Source : commission des finances, d'après l'intervention du président de la République du 28 octobre 2022

Ces effets d'annonce se sauraient masquer le manque d'anticipation et de vision de long-terme du ministère de l'intérieur concernant la stratégie d'investissement dans sa flotte aérienne de lutte contre les feux. Ce constat est partagé par la Cour des comptes, qui a déploré dans un référé du 26 juillet 2022 « l'absence d'une stratégie de renouvellement de la flotte à moyen et long terme, qui permettrait d'anticiper l'éventuelle défaillance d'un industriel aéronautique, de mesurer de façon objective l'intérêt de nouveaux types d'aéronefs (...) ».

Ce manque d'anticipation sur le renouvellement de la flotte est susceptible de limiter sa performance, et plus particulièrement, de réduire la disponibilité des appareils. En effet, entre le moment où le renouvellement d'un ou plusieurs appareils est annoncé, et le moment où cette acquisition se concrétise, un temps important est susceptible de s'écouler, faisant peser un risque d'obsolescence de la flotte si cette dynamique de renouvellement n'est pas suffisamment anticipée. Les exemples de la flotte de Canadair et des deux plus anciens Dash (voir infra) sont à cet égard particulièrement révélateurs.

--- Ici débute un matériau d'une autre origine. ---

Context: an optimization exercise on an open-source flow, tuned for small area. The choices shown serve that exercise and are no tape-out recipe. Function was checked by simulation only, so behaviour that the tests miss may differ from the original. Power is estimated from default activity; no workload was simulated.

===== design.v =====
package mem_pkg;
  localparam int OP_W   = 1;
  localparam int ID_W   = 4;
  localparam int ADDR_W = 8;
  localparam int DATA_W = 16;
  localparam int PKT_W  = OP_W + 2 * ID_W + ADDR_W + DATA_W;
  localparam logic OP_WRITE = 1'b1;
  localparam logic OP_READ  = 1'b0;
  typedef struct packed {
    logic              op;
    logic [ID_W-1:0]   src;
    logic [ID_W-1:0]   dest;
    logic [ADDR_W-1:0] addr;
    logic [DATA_W-1:0] data;
  } pkt_t;
  function automatic pkt_t make_resp(input logic [ID_W-1:0]   node,
                                     input logic [ID_W-1:0]   req_src,
                                     input logic [ADDR_W-1:0] addr,
                                     input logic [DATA_W-1:0] data);
    pkt_t p;
    p.op   = OP_READ;
    p.src  = node;
    p.dest = req_src;
    p.addr = addr;
    p.data = data;
    make_resp = p;
  endfunction
endpackage
This is an optimization exercise on Yosys and OpenROAD, whose aim is small area, a short achievable clock period and few clock cycles per item, not a production implementation. The RTL was checked by simulation tests, not by an equivalence proof against the original design. Power and IR drop assume default switching activity.

[design/flow/standard.sh]
#!/bin/bash
# synth_recipe.tcl (not shown) runs the flow's synth.tcl, then flattens the netlist and writes it again
# the make line also repeats each setting of config.mk as NAME=value (left out here)
make -C /OpenROAD-flow-scripts/flow DESIGN_CONFIG=/design/flow/config.mk WORK_HOME=/design/flow/orfs CLKGATE_MAP_FILE= SYNTH_SCRIPT=/design/flow/synth_recipe.tcl "${@:-finish}"
[design/flow/config.mk]
export PLATFORM = sky130hd
export DESIGN_NAME = round_robin_task_scheduler_top
export DESIGN_NICKNAME = round_robin_task_scheduler_top
export VERILOG_FILES = /design/flow/design.v
export SDC_FILE = /design/flow/constraint.sdc
export NUM_CORES = 4
export LEC_CHECK = 0
export ABC_AREA = 1
export CAP_MARGIN = 20
export CORE_MARGIN = 2
export CORE_UTILIZATION = 60
export CTS_CLUSTER_DIAMETER = 60
export CTS_CLUSTER_SIZE = 24
export PLACE_DENSITY = 0.75
export SETUP_SLACK_MARGIN = 3.9
export SLEW_MARGIN = 20
[design/flow/design.v]
package rrts_pkg;
    localparam int TASK_ID_W = 4;
    localparam int SLEEP_MS_W = 31;
    localparam int TICK_MS_W = 10;
    localparam int NUM_IDS = 1 << TASK_ID_W;
    localparam logic [1:0] CMD_TICK  = 2'd0;
    localparam logic [1:0] CMD_SPAWN = 2'd1;
    localparam logic [1:0] CMD_YIELD = 2'd2;
    localparam logic [1:0] CMD_SLEEP = 2'd3;
    localparam logic [TICK_MS_W-1:0] MS_PER_TICK_RESET = 10'd10;
endpackage
Background: an optimization exercise with open tools, aiming at small area, a short achievable clock period and few clock cycles per item. Do not read the settings as production practice. For this run, only the layout was checked, not whether the RTL still works. Power figures rest on the tool's default switching activity, not on a simulated workload.

==> design.v <==
package rv_pkg;
    typedef logic [32-1:0]   word_t;
    typedef logic [5-1:0] reg_addr_t;
    typedef enum logic [3:0] {
        ALU_ADD    = 4'd0,
        ALU_SUB    = 4'd1,
        ALU_SLL    = 4'd2,
        ALU_SLT    = 4'd3,
        ALU_SLTU   = 4'd4,
        ALU_XOR    = 4'd5,
        ALU_SRL    = 4'd6,
        ALU_SRA    = 4'd7,
        ALU_OR     = 4'd8,
        ALU_AND    = 4'd9,
        ALU_PASS_B = 4'd10
    } alu_op_e;
    typedef struct packed {
        alu_op_e   alu_op;
        word_t     operand_a;
        word_t     operand_b;
        reg_addr_t rd;
        logic      wen;
    } dec_pkt_t;
    typedef struct packed {
        reg_addr_t rd;
        word_t     data;
        logic      wen;
    } wb_pkt_t;
endpackage
`timescale 1ns/1ps
module pipe_reg #(
    parameter int W = 1
) (
    input  logic     clk,
    input  logic     arst_n,
    input  logic     in_valid,
    output logic     in_ready,
    input  logic [W-1:0] in_data,
    output logic     out_valid,
    input  logic     out_ready,
    output logic [W-1:0] out_data
);
    logic [W-1:0] data_q;
    assign in_ready = !out_valid || out_ready;
    always_ff @(posedge clk or negedge arst_n) begin
        if (!arst_n) begin
            out_valid <= 1'b0;
        end else if (in_ready) begin
            out_valid <= in_valid;
        end
    end
    always_ff @(posedge clk) begin
        if (in_valid && in_ready) begin
            data_q <= in_data;
        end
    end
    assign out_data = data_q;
endmodule
`timescale 1ns/1ps
module regfile (
    input  logic              clk,
    input  logic              arst_n,
    input  rv_pkg::reg_addr_t rs1_addr,
    input  rv_pkg::reg_addr_t rs2_addr,
    output rv_pkg::word_t     rs1_data,
    output rv_pkg::word_t     rs2_data,
    input  logic              wb_wen,
    input  rv_pkg::reg_addr_t wb_rd,
    input  rv_pkg::word_t     wb_data,
    input  logic              wb_fire
);
    rv_pkg::word_t regs [32];
    always_ff @(posedge clk or negedge arst_n) begin
        if (!arst_n) begin
            for (int i = 0; i < 32; i++) begin
                regs[i] <= '0;
            end
        end else if (wb_fire && wb_wen && (wb_rd != '0)) begin
            regs[wb_rd] <= wb_data;
        end
    end
    assign rs1_data = regs[rs1_addr];
    assign rs2_data = regs[rs2_addr];
endmodule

La stratégie du ministère de l'intérieur sur le renouvellement de la flotte n'est en tout état de cause pas suffisamment formalisée. La DGSCGC ne s'est en effet dotée d'aucun document stratégique permettant de disposer d'une visibilité sur les perspectives de renouvellement des moyens aériens de lutte contre les feux.

Il est essentiel, du point de vue du rapporteur spécial, que cette stratégie soit concrétisée et formalisée au sein d'un document unique. Afin d'assurer une certaine continuité dans la dynamique d'investissement dans les moyens aériens de lutte contre les feux, cette stratégie devrait être :

pluriannuelle, de manière à disposer d'une visibilité à long-terme sur les perspectives de renouvellement de la flotte ;

- et séquencée, dans la mesure où les appareils ne doivent pas être renouvelés simultanément, pour éviter d'exposer l'ensemble de la flotte à un risque d'obsolescence en cas de retards de livraison.

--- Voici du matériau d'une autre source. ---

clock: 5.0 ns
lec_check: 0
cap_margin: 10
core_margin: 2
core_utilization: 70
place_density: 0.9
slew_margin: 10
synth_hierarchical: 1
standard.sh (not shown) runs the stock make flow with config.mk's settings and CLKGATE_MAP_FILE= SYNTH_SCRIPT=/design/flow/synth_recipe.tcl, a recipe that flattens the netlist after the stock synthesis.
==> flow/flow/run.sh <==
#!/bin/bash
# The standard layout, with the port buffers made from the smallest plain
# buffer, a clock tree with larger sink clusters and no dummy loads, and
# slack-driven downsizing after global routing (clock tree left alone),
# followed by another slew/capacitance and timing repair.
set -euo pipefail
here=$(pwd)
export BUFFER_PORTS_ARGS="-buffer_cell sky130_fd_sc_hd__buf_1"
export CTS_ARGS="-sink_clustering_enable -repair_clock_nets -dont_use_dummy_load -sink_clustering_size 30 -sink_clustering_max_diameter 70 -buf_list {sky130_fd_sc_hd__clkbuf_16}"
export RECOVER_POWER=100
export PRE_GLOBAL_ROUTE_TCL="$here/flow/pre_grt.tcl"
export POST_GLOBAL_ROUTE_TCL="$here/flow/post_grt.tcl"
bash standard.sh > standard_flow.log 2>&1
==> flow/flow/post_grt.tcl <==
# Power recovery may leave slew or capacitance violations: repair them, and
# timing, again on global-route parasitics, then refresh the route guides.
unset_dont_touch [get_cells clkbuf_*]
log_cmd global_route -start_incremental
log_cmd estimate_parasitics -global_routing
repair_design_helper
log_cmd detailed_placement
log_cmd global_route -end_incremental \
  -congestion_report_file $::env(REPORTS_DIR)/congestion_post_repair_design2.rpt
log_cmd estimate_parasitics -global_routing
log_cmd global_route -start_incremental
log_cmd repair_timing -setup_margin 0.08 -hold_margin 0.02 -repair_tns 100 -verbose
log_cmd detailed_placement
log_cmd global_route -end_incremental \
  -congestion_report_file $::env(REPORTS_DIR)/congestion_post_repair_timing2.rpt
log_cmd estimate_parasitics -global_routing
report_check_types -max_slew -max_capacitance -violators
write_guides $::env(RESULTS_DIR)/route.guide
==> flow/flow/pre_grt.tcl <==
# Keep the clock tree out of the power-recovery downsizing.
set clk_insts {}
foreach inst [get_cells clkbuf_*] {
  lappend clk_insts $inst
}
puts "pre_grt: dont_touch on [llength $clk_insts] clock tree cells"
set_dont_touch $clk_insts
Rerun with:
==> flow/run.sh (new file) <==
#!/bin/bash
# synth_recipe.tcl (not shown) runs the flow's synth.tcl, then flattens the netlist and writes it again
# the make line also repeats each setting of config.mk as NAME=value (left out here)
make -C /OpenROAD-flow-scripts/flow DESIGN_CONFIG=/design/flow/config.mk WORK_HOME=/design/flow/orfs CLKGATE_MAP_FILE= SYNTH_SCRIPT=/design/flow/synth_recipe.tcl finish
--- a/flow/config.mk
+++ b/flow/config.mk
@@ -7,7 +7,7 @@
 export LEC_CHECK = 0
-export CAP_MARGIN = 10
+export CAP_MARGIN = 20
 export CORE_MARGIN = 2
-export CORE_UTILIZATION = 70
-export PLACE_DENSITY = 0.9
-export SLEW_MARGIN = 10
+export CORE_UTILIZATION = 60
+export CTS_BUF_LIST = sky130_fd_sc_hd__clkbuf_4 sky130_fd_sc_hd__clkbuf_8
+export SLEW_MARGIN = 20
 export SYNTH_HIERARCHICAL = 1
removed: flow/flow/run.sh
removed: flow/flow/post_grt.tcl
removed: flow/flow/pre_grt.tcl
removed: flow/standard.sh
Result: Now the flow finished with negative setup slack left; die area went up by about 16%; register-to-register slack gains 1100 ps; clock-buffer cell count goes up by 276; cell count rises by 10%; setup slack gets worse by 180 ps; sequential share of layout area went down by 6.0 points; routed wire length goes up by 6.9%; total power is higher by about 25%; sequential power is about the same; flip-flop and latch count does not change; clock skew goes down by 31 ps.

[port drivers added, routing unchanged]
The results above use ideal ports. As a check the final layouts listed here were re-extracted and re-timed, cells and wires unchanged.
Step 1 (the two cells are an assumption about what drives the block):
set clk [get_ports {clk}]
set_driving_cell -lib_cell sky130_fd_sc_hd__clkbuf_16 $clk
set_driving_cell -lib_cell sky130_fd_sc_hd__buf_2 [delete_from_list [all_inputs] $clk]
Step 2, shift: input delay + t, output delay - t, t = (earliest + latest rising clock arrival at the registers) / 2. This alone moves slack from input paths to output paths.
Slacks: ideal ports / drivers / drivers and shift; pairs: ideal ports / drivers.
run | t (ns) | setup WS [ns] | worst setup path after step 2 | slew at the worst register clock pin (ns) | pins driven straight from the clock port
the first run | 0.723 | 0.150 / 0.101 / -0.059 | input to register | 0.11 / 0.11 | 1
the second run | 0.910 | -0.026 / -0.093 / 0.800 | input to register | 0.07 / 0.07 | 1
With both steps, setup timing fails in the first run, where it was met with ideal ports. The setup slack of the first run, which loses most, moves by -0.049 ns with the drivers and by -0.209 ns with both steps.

Cette stratégie ne doit par ailleurs pas se limiter au seul volet capacitaire. Le renouvellement et le redimensionnement de la flotte doit faire l'objet d'une approche en coût complet, et prendre ainsi en considération l'implication de l'acquisition de nouveaux appareils en matière :

de coût de maintenance, dans la mesure où l'arrivée de nouveaux appareils dans la flotte entraine des opérations de MCO supplémentaires ;

de ressources humaines, en anticipant le plus en amont possible les besoins supplémentaires en termes de nombre de pilotes, et les besoins de formation qui en résultent ;

de dimensionnement des infrastructures susceptibles d'accueillir de nouveaux appareils, ce qui invite aujourd'hui la DGSCGC à s'interroger sur l'éventuelle ouverture d'une deuxième base aérienne d'hébergement des aéronefs, ou sur le maillage optimal des stations de ravitaillement des avions en produit retardant.

Recommandation n° 1 : afin d'optimiser la gestion de la flotte d'aéronefs, formaliser au sein d'un document unique une stratégie d'investissement pluriannuelle et séquencée pour le renouvellement des moyens aériens de lutte contre les feux (DGSCGC).